- YOUR GOAL:
Go over the entries and report the lines where the word "full" occurs.

- MATERIAL SHOWN:
== Segment start ==

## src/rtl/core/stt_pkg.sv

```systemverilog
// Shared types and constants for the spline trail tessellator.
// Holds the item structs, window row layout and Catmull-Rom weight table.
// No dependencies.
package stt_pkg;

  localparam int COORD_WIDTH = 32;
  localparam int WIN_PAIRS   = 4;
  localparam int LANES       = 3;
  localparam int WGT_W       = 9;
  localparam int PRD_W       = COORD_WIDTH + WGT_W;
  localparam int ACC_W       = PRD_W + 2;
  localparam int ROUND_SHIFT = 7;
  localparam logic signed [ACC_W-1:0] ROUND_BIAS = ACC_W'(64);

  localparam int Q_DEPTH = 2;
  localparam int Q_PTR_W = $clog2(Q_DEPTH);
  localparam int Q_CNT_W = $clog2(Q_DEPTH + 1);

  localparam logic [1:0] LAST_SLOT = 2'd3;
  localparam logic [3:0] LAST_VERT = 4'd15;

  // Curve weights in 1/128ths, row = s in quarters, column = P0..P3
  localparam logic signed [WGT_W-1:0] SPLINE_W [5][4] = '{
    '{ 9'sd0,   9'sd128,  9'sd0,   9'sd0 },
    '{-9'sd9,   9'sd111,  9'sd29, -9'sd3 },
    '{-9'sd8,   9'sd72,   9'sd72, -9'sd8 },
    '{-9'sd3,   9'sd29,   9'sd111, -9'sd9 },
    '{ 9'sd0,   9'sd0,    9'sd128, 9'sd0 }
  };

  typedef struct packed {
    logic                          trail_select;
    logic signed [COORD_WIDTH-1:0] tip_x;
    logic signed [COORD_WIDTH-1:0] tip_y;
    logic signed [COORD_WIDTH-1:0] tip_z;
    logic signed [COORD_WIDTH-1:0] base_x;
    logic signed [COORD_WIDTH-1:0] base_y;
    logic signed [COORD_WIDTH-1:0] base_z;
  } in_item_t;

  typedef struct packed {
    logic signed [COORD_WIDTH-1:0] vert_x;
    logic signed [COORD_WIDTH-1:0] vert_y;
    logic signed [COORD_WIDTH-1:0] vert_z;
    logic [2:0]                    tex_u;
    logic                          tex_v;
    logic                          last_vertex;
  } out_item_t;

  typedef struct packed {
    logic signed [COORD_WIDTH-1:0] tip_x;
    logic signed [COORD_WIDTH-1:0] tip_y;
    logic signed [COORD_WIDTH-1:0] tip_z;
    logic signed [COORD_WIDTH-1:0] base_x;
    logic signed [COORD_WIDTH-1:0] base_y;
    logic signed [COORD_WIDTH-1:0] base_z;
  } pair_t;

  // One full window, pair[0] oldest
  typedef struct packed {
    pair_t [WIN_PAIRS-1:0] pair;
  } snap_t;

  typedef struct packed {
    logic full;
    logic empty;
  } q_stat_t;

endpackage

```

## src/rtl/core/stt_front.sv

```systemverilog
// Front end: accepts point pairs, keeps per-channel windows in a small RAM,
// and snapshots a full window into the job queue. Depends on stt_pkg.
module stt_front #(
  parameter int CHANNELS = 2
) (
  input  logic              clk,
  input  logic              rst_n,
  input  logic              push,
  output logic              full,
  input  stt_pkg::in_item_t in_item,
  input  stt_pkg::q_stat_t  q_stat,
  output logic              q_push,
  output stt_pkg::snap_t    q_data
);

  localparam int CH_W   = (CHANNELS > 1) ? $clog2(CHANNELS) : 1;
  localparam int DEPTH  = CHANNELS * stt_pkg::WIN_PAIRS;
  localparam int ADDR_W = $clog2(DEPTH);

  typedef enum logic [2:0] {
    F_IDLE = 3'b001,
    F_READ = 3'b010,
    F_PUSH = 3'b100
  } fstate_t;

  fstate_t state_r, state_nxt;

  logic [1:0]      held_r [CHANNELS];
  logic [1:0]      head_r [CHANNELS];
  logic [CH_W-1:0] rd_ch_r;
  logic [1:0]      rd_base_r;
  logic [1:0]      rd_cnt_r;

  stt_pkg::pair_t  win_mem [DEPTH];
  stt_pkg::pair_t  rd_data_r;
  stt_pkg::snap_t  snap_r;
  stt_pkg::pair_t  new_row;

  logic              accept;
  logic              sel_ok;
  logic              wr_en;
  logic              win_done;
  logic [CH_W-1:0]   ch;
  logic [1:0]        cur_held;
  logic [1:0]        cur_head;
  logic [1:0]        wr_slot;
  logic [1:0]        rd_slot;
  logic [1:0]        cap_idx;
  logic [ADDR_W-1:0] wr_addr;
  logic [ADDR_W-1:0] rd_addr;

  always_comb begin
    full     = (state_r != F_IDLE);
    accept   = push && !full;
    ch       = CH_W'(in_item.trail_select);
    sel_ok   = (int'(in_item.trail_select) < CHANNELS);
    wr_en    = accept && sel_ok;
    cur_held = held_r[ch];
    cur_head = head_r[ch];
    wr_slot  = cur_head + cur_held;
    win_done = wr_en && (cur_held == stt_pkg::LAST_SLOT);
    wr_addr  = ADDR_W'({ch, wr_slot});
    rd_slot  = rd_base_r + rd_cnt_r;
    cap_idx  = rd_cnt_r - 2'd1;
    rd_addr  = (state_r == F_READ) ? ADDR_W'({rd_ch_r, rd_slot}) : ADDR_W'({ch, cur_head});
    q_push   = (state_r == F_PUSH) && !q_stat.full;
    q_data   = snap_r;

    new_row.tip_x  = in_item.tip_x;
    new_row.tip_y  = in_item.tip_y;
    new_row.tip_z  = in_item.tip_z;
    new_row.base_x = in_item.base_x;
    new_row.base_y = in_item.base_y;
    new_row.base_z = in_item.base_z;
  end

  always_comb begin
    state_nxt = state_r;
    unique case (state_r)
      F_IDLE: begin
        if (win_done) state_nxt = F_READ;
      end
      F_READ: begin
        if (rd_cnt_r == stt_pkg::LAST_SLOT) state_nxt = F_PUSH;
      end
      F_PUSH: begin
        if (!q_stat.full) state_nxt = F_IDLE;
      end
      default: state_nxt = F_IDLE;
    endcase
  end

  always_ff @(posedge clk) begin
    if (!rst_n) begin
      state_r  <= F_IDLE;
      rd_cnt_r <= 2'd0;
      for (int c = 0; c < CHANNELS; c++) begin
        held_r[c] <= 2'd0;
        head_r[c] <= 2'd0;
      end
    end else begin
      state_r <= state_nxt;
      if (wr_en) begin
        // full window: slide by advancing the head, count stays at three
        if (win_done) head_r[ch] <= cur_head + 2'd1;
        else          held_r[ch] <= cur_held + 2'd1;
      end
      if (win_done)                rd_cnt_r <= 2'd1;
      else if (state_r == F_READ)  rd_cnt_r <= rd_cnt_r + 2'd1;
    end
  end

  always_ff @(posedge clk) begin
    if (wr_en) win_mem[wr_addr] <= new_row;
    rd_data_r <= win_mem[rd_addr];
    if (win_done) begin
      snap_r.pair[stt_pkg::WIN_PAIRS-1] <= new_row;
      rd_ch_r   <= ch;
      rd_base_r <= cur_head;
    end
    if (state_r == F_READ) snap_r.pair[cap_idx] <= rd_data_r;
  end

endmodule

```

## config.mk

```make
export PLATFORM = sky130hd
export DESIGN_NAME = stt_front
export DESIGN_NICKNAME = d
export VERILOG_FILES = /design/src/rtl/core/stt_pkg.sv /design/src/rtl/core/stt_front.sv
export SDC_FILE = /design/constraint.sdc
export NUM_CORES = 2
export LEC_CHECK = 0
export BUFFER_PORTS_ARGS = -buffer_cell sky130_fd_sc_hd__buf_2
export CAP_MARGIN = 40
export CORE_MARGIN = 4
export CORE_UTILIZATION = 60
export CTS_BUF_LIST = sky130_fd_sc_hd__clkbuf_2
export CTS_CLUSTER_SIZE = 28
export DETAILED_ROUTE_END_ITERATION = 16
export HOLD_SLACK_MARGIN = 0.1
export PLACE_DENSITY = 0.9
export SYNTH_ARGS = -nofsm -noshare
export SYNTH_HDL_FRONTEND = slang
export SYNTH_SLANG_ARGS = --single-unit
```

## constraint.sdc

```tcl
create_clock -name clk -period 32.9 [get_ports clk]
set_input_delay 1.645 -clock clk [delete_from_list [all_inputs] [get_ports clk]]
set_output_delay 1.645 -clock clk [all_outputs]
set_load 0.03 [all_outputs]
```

== Segment end ==

- WRITTEN SOLUTION:
  // One full window, pair[0] oldest
    logic full;
// and snapshots a full window into the job queue. Depends on stt_pkg.
  output logic              full,
    full     = (state_r != F_IDLE);
    accept   = push && !full;
    q_push   = (state_r == F_PUSH) && !q_stat.full;
        if (!q_stat.full) state_nxt = F_IDLE;
        // full window: slide by advancing the head, count stays at three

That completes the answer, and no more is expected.